- [Your assignment]
Your answer should be every line below that includes the word "placement".

- [Records provided]
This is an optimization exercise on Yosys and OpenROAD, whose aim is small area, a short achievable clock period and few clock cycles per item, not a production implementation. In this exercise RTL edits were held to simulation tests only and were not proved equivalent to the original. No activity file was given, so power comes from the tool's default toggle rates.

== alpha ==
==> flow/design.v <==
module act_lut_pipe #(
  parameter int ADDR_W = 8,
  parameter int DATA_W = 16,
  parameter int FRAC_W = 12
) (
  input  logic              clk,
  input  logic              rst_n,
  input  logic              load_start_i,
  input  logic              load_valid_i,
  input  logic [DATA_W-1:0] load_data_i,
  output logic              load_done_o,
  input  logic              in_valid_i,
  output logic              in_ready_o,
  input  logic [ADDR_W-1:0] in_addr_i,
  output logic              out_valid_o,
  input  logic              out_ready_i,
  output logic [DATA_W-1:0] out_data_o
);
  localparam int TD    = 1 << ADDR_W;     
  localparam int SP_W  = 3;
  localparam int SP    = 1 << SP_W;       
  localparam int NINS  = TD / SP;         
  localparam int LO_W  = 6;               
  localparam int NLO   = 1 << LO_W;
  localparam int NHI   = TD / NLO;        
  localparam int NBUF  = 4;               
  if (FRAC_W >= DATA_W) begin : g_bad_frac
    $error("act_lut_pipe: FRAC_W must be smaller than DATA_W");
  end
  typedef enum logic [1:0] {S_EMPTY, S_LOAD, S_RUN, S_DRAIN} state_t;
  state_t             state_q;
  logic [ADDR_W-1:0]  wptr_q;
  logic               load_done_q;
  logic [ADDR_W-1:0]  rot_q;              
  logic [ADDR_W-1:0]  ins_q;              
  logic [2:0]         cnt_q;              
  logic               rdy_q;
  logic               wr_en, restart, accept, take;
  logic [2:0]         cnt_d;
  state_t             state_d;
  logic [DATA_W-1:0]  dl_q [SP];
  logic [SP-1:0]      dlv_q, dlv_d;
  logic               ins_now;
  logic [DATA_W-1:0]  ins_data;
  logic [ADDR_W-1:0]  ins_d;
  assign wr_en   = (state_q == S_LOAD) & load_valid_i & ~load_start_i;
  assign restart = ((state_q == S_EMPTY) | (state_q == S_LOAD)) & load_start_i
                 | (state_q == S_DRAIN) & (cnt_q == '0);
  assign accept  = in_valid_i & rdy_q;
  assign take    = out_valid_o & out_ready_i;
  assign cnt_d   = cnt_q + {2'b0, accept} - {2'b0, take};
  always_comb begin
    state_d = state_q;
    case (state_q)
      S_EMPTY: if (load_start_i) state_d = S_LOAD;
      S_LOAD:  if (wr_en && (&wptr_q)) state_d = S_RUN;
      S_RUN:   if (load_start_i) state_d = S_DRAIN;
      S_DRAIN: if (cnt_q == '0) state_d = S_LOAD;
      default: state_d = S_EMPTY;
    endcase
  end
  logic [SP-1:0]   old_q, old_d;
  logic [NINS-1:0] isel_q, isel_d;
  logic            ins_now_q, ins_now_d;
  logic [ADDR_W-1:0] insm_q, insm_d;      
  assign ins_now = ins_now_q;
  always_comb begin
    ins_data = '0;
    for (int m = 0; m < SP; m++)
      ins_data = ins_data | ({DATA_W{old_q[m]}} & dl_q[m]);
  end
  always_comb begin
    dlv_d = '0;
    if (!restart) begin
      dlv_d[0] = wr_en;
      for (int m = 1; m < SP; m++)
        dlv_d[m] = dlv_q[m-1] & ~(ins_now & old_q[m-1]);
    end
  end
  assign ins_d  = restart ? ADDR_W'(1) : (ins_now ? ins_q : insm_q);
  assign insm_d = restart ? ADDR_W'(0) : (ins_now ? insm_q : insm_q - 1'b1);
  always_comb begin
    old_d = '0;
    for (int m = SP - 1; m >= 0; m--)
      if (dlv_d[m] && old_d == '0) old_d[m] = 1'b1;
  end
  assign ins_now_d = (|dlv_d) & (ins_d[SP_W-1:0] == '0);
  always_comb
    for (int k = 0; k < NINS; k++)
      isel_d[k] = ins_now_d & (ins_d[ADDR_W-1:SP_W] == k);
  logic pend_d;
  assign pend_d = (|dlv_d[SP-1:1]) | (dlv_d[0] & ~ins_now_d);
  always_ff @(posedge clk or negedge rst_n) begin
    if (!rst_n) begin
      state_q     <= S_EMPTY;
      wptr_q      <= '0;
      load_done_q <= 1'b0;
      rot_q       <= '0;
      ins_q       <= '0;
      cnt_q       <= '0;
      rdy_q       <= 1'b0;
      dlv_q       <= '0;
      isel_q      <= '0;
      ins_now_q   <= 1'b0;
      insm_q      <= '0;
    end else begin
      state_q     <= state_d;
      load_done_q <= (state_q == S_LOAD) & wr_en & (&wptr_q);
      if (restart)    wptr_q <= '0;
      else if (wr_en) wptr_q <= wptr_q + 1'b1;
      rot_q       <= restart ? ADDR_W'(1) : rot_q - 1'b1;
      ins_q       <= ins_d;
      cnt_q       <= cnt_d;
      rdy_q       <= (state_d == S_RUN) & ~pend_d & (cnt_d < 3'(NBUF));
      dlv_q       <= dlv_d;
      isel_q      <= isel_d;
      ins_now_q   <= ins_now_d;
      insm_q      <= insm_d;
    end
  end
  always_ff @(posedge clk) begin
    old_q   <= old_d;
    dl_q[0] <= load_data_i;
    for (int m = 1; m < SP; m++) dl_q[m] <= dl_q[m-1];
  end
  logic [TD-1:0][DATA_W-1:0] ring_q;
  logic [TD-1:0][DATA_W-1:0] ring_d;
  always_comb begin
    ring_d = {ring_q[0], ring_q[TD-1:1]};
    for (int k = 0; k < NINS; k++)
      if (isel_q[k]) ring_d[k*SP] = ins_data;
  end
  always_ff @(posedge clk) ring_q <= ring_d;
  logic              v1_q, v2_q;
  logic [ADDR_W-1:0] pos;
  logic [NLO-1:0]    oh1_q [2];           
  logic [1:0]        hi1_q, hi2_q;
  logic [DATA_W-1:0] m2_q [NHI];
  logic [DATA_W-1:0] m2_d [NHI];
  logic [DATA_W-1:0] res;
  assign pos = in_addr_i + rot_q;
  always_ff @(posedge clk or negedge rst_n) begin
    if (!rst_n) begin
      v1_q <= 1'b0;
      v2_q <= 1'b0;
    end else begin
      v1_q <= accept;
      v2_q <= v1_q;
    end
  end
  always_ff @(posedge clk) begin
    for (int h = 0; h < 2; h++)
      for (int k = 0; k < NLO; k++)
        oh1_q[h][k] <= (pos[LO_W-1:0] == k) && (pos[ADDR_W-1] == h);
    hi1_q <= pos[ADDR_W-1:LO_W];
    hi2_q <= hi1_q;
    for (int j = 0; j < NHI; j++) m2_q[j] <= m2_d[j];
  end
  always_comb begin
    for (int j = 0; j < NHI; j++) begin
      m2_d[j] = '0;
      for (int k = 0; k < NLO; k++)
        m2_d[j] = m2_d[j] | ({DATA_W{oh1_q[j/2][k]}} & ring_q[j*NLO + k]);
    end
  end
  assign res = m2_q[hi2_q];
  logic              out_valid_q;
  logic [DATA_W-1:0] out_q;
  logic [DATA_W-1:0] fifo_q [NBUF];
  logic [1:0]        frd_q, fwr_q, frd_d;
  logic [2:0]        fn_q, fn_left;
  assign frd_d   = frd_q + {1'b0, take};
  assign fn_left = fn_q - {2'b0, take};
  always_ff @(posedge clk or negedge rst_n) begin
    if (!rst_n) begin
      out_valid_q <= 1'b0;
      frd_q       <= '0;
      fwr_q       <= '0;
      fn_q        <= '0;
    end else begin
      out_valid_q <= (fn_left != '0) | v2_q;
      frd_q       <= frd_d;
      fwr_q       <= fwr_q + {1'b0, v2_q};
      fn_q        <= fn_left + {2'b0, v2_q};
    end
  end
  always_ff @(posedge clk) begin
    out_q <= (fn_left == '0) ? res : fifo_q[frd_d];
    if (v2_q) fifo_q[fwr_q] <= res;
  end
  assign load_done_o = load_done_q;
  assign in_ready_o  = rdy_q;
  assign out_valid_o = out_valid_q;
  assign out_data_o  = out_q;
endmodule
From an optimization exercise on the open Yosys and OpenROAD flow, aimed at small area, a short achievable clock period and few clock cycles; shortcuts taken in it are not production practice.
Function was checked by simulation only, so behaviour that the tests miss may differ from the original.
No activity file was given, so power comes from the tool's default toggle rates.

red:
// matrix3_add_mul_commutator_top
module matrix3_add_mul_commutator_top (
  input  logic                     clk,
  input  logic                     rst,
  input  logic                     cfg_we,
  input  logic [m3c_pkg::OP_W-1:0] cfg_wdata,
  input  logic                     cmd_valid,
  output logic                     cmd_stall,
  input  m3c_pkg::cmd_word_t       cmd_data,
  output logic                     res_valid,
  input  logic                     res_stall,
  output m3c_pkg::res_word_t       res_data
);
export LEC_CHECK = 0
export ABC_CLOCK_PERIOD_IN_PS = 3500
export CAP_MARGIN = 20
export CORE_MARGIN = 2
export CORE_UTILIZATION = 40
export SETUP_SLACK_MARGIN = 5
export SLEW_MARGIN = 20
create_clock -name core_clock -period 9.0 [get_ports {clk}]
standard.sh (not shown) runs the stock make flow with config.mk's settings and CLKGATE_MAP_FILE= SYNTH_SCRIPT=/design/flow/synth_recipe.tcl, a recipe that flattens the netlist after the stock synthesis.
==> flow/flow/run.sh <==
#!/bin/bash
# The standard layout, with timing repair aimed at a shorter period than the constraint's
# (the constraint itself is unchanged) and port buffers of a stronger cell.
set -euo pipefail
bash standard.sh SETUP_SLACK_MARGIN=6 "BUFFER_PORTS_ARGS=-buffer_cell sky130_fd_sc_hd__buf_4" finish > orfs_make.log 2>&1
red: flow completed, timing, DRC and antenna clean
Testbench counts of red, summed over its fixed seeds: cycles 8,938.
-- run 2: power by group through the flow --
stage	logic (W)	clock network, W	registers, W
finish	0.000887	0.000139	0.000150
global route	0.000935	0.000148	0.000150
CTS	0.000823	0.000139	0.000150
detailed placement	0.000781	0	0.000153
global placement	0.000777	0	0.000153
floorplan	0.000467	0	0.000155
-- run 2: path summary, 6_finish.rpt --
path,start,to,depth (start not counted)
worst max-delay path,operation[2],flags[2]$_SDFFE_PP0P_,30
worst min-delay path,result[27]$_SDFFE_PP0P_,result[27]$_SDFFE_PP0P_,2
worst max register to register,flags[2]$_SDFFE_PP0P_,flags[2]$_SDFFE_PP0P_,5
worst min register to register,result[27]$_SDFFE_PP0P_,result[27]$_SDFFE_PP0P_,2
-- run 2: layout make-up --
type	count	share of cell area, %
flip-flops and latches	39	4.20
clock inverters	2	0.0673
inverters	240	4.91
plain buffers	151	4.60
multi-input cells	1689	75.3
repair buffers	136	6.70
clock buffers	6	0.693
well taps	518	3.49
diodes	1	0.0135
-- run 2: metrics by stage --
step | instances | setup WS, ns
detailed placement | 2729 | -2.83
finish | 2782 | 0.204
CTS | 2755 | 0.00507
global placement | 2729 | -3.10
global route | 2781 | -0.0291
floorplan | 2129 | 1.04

- [Solution to this problem]
detailed placement	0.000781	0	0.000153
global placement	0.000777	0	0.000153
detailed placement | 2729 | -2.83
global placement | 2729 | -3.10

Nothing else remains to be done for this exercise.